• **Work instructions**: Only the lines that hold the word "ideal" are wanted from this listing.

"""

Source: an optimization exercise on an open RTL-to-GDS flow (aim: small area, a short achievable clock period and few clock cycles per item). Production flows keep margins and buffers that such runs may drop.
Power figures rest on the tool's default switching activity, not on a simulated workload.

the previous run:
==> module des_key_sched, before the edit <==
module des_key_sched (
  input  logic                    clk,
  input  logic                    idle,
  input  logic                    first,
  input  des_tables_pkg::block_t  key,
  input  logic                    decrypt,
  input  logic                    one,
  output des_tables_pkg::subkey_t subkey,
  output des_tables_pkg::subkey_t subkey_nx
);
  des_tables_pkg::cd_t c_q;
  des_tables_pkg::cd_t d_q;
  des_tables_pkg::cd_t c_nx;
  des_tables_pkg::cd_t d_nx;
  logic [55:0] pc1_out;
  logic [55:0] cd;
  logic [55:0] cd_q;
  always_comb begin
    for (int j = 0; j < 56; j++) pc1_out[55 - j] = key[64 - int'(des_tables_pkg::PC1_TABLE[(55 - j) * 7 +: 7])];
  end
  logic left;
  logic by1;
  logic s_ld, s_l1, s_l2, s_r1, s_r2;
  assign left = first || !decrypt;
  assign by1  = first ? decrypt : one;
  assign s_ld = idle;
  assign s_l1 = !idle && left && by1;
  assign s_l2 = !idle && left && !by1;
  assign s_r1 = !idle && !left && by1;
  assign s_r2 = !idle && !left && !by1;
  assign c_nx = ({28{s_ld}} & {pc1_out[28], pc1_out[55:29]}) |
                ({28{s_l1}} & {c_q[26:0], c_q[27]}) |
                ({28{s_l2}} & {c_q[25:0], c_q[27:26]}) |
                ({28{s_r1}} & {c_q[0], c_q[27:1]}) |
                ({28{s_r2}} & {c_q[1:0], c_q[27:2]});
  assign d_nx = ({28{s_ld}} & {pc1_out[0], pc1_out[27:1]}) |
                ({28{s_l1}} & {d_q[26:0], d_q[27]}) |
                ({28{s_l2}} & {d_q[25:0], d_q[27:26]}) |
                ({28{s_r1}} & {d_q[0], d_q[27:1]}) |
                ({28{s_r2}} & {d_q[1:0], d_q[27:2]});
  always_ff @(posedge clk) begin
    c_q <= c_nx;
    d_q <= d_nx;
  end
  assign cd   = {c_nx, d_nx};
  assign cd_q = {c_q, d_q};
  always_comb begin
    for (int j = 0; j < 48; j++) begin
      subkey_nx[47 - j] = cd[56 - int'(des_tables_pkg::PC2_TABLE[(47 - j) * 6 +: 6])];
      subkey[47 - j]    = cd_q[56 - int'(des_tables_pkg::PC2_TABLE[(47 - j) * 6 +: 6])];
    end
  end
endmodule
==> module des_engine, before the edit <==
module des_engine (
  input  logic                     clk,
  input  logic                     rst,
  input  logic                     start,
  input  logic                     decrypt,
  input  des_tables_pkg::des_job_t job,
  output des_tables_pkg::block_t   result,
  output logic                     valid,
  output logic                     running,
  output logic                     busy,
  output logic                     done
);
  logic        run_q;
  logic        done_q;
  logic        valid_q;
  logic [3:0]  cnt_q;
  des_tables_pkg::half_t   l_q;
  des_tables_pkg::half_t   r_cur;    
  des_tables_pkg::subkey_t subkey;
  des_tables_pkg::subkey_t x_key;
  des_tables_pkg::subkey_t e_mix;
  des_tables_pkg::half_t   f_val;
  des_tables_pkg::half_t   r_base;
  des_tables_pkg::half_t   l_nx;
  des_tables_pkg::subkey_t subkey_nx;
  des_tables_pkg::subkey_t x_q;
  des_tables_pkg::subkey_t x_nx;
  des_tables_pkg::subkey_t e_base;
  des_tables_pkg::subkey_t e_f;
  des_tables_pkg::half_t   f_gated;
  des_tables_pkg::block_t  ip_out;
  des_tables_pkg::block_t  preout;
  des_tables_pkg::block_t  fp_out;
  logic        near_end;
  logic        one;
  assign running  = run_q;
  assign near_end = (cnt_q[3:1] == 3'b111);
  assign busy     = run_q && !near_end;
  assign done     = done_q || (run_q && near_end);
  assign one      = (cnt_q == 4'd0) || (cnt_q == 4'd7) || (cnt_q == 4'd14);
  des_key_sched key_sched_inst (
    .clk     (clk),
    .idle    (!run_q && !start),
    .first   (start),
    .key     (job.key),
    .decrypt (decrypt),
    .one     (one),
    .subkey    (subkey),
    .subkey_nx (subkey_nx)
  );
  des_round_f round_f_inst (
    .mixed  (x_q),
    .f_out  (f_val)
  );
  assign preout = {r_cur, l_q};
  always_comb begin
    for (int j = 0; j < 64; j++) begin
      ip_out[63 - j] = job.block[64 - int'(des_tables_pkg::IP_TABLE[(63 - j) * 7 +: 7])];
      fp_out[63 - j] = preout[64 - int'(des_tables_pkg::FP_TABLE[(63 - j) * 7 +: 7])];
    end
  end
  assign result = fp_out;
  assign valid  = valid_q;
  assign r_base = start ? ip_out[31:0] : (run_q ? l_q : r_cur);
  assign l_nx   = start ? ip_out[63:32] : (run_q ? r_cur : l_q);
  assign f_gated = f_val & {32{run_q}};
  assign x_key = x_q ^ subkey;
  always_comb begin
    r_cur = '0;
    for (int j = 0; j < 48; j++) r_cur[32 - int'(des_tables_pkg::E_TABLE[(47 - j) * 6 +: 6])] = x_key[47 - j];
  end
  always_comb begin
    for (int j = 0; j < 48; j++) begin
      e_base[47 - j] = r_base[32 - int'(des_tables_pkg::E_TABLE[(47 - j) * 6 +: 6])];
      e_f[47 - j]    = f_gated[32 - int'(des_tables_pkg::E_TABLE[(47 - j) * 6 +: 6])];
    end
  end
  assign e_mix = e_base ^ subkey_nx;
  assign x_nx  = e_mix ^ e_f;
  always_ff @(posedge clk) begin
    l_q <= l_nx;
    x_q <= x_nx;
  end
  always_ff @(posedge clk) begin
    if (start) cnt_q <= '0;
    else if (run_q) cnt_q <= cnt_q + 4'd1;
  end
  always_ff @(posedge clk) begin
    if (rst) begin
      run_q   <= 1'b0;
      done_q  <= 1'b0;
      valid_q <= 1'b0;
    end else if (start) begin
      run_q   <= 1'b1;
      done_q  <= 1'b0;
      valid_q <= 1'b1;
    end else if (run_q && cnt_q == 4'd15) begin
      run_q   <= 1'b0;
      done_q  <= 1'b1;
    end
  end
endmodule
clock: 6.5 ns
lec_check: 0
cap_margin: 20
core_margin: 2
core_utilization: 40
setup_slack_margin: 4.0
slew_margin: 20
standard.sh (not shown) runs the stock make flow with config.mk's settings and CLKGATE_MAP_FILE= SYNTH_SCRIPT=/design/flow/synth_recipe.tcl, a recipe that flattens the netlist after the stock synthesis.
==> flow/flow/run.sh <==
#!/bin/bash
# Standard layout, with plain buffers on the ports instead of the delay cells
# buffer_ports picks by default.
set -euo pipefail
export BUFFER_PORTS_ARGS="-buffer_cell sky130_fd_sc_hd__buf_2"
bash standard.sh finish > make_finish.log 2>&1
[inputs] the current run vs the previous run
--- a/flow/design.v
+++ b/flow/design.v
@@ -134,22 +134,20 @@
   input  logic                    clk,
   input  logic                    idle,
   input  logic                    first,
   input  des_tables_pkg::block_t  key,
   input  logic                    decrypt,
   input  logic                    one,
-  output des_tables_pkg::subkey_t subkey,
   output des_tables_pkg::subkey_t subkey_nx
 );
   des_tables_pkg::cd_t c_q;
   des_tables_pkg::cd_t d_q;
   des_tables_pkg::cd_t c_nx;
   des_tables_pkg::cd_t d_nx;
   logic [55:0] pc1_out;
   logic [55:0] cd;
-  logic [55:0] cd_q;
   always_comb begin
     for (int j = 0; j < 56; j++) pc1_out[55 - j] = key[64 - int'(des_tables_pkg::PC1_TABLE[(55 - j) * 7 +: 7])];
   end
   logic left;
   logic by1;
   logic s_ld, s_l1, s_l2, s_r1, s_r2;
@@ -171,19 +169,15 @@
                 ({28{s_r1}} & {d_q[0], d_q[27:1]}) |
                 ({28{s_r2}} & {d_q[1:0], d_q[27:2]});
   always_ff @(posedge clk) begin
     c_q <= c_nx;
     d_q <= d_nx;
   end
-  assign cd   = {c_nx, d_nx};
-  assign cd_q = {c_q, d_q};
+  assign cd = {c_nx, d_nx};
   always_comb begin
-    for (int j = 0; j < 48; j++) begin
-      subkey_nx[47 - j] = cd[56 - int'(des_tables_pkg::PC2_TABLE[(47 - j) * 6 +: 6])];
-      subkey[47 - j]    = cd_q[56 - int'(des_tables_pkg::PC2_TABLE[(47 - j) * 6 +: 6])];
-    end
+    for (int j = 0; j < 48; j++) subkey_nx[47 - j] = cd[56 - int'(des_tables_pkg::PC2_TABLE[(47 - j) * 6 +: 6])];
   end
 endmodule
 `timescale 1ns/10ps
 module des_round_f (
   input  des_tables_pkg::subkey_t mixed,
   output des_tables_pkg::half_t   f_out
@@ -1303,19 +1297,17 @@
 );
   logic        run_q;
   logic        done_q;
   logic        valid_q;
   logic [3:0]  cnt_q;
   des_tables_pkg::half_t   l_q;
-  des_tables_pkg::half_t   r_cur;    
-  des_tables_pkg::subkey_t subkey;
-  des_tables_pkg::subkey_t x_key;
-  des_tables_pkg::subkey_t e_mix;
+  des_tables_pkg::half_t   r_q;
   des_tables_pkg::half_t   f_val;
   des_tables_pkg::half_t   r_base;
   des_tables_pkg::half_t   l_nx;
+  des_tables_pkg::half_t   r_nx;
   des_tables_pkg::subkey_t subkey_nx;
   des_tables_pkg::subkey_t x_q;
   des_tables_pkg::subkey_t x_nx;
   des_tables_pkg::subkey_t e_base;
   des_tables_pkg::subkey_t e_f;
   des_tables_pkg::half_t   f_gated;
@@ -1333,46 +1325,41 @@
     .clk     (clk),
     .idle    (!run_q && !start),
     .first   (start),
     .key     (job.key),
     .decrypt (decrypt),
     .one     (one),
-    .subkey    (subkey),
     .subkey_nx (subkey_nx)
   );
   des_round_f round_f_inst (
     .mixed  (x_q),
     .f_out  (f_val)
   );
-  assign preout = {r_cur, l_q};
+  assign preout = {r_q, l_q};
   always_comb begin
     for (int j = 0; j < 64; j++) begin
       ip_out[63 - j] = job.block[64 - int'(des_tables_pkg::IP_TABLE[(63 - j) * 7 +: 7])];
       fp_out[63 - j] = preout[64 - int'(des_tables_pkg::FP_TABLE[(63 - j) * 7 +: 7])];
     end
   end
   assign result = fp_out;
   assign valid  = valid_q;
-  assign r_base = start ? ip_out[31:0] : (run_q ? l_q : r_cur);
-  assign l_nx   = start ? ip_out[63:32] : (run_q ? r_cur : l_q);
+  assign r_base = start ? ip_out[31:0] : (run_q ? l_q : r_q);
+  assign l_nx   = start ? ip_out[63:32] : (run_q ? r_q : l_q);
   assign f_gated = f_val & {32{run_q}};
-  assign x_key = x_q ^ subkey;
-  always_comb begin
-    r_cur = '0;
-    for (int j = 0; j < 48; j++) r_cur[32 - int'(des_tables_pkg::E_TABLE[(47 - j) * 6 +: 6])] = x_key[47 - j];
-  end
+  assign r_nx    = r_base ^ f_gated;
   always_comb begin
     for (int j = 0; j < 48; j++) begin
       e_base[47 - j] = r_base[32 - int'(des_tables_pkg::E_TABLE[(47 - j) * 6 +: 6])];
       e_f[47 - j]    = f_gated[32 - int'(des_tables_pkg::E_TABLE[(47 - j) * 6 +: 6])];
     end
   end
-  assign e_mix = e_base ^ subkey_nx;
-  assign x_nx  = e_mix ^ e_f;
+  assign x_nx = e_base ^ subkey_nx ^ e_f;
   always_ff @(posedge clk) begin
     l_q <= l_nx;
+    r_q <= r_nx;
     x_q <= x_nx;
   end
   always_ff @(posedge clk) begin
     if (start) cnt_q <= '0;
     else if (run_q) cnt_q <= cnt_q + 4'd1;
   end
## What came out
Relative to the previous run, clock network contribution to total cell area has gone up in the current run. Diff the previous run -> the current run: number of buffers inserted during clock tree synthesis now larger; design area now larger; met1 routed wirelength after detailed routing now smaller; final estimated routing congestion in global placement now smaller. | clock power | the current run vs the previous run | worse |. Delta (the current run minus the previous run): buffer count excluding the clock tree in the final layout increased 25; shortest clock period the worst path allows after layout went up; flip-flop and latch count rose about 10%; number of inserted filler cells in the final layout roughly the same; first-pass GRT wire length shows an increase of about 3%. Register-to-register path setup slack was higher in the previous run than in the current run. The current run | stages: all done | timing, DRC, antenna: all pass.
No functional check of the RTL was part of any run of this note.

## static timing again, ports no longer ideal
The results above use ideal ports. As a check the final layouts listed here were re-extracted and re-timed, cells and wires unchanged.
Step 1: set_driving_cell puts a clkbuf_16 on clk and a buf_2 on each other input, an assumption about the parent block.
Step 2, shift: input delay + t, output delay - t, t = (earliest + latest rising clock arrival at the registers) / 2. This alone moves slack from input paths to output paths.
Three values: ideal ports, drivers, drivers and shift; two values: the first two.
| run | t (ns) | setup WS [ns] | worst setup path at the end |
|---|---|---|---|
| the previous run | 0.603 | 3.995 / 3.995 / 3.462 | input to register |
| the current run | 0.579 | 3.952 / 3.952 / 3.453 | input to register |
After both steps setup and hold are still met in every run listed. For the previous run, which loses most, drivers alone change the setup slack by 0.000 ns; drivers and shift together by -0.533 ns.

"""

• **Result below**:
## static timing again, ports no longer ideal
The results above use ideal ports. As a check the final layouts listed here were re-extracted and re-timed, cells and wires unchanged.
Three values: ideal ports, drivers, drivers and shift; two values: the first two.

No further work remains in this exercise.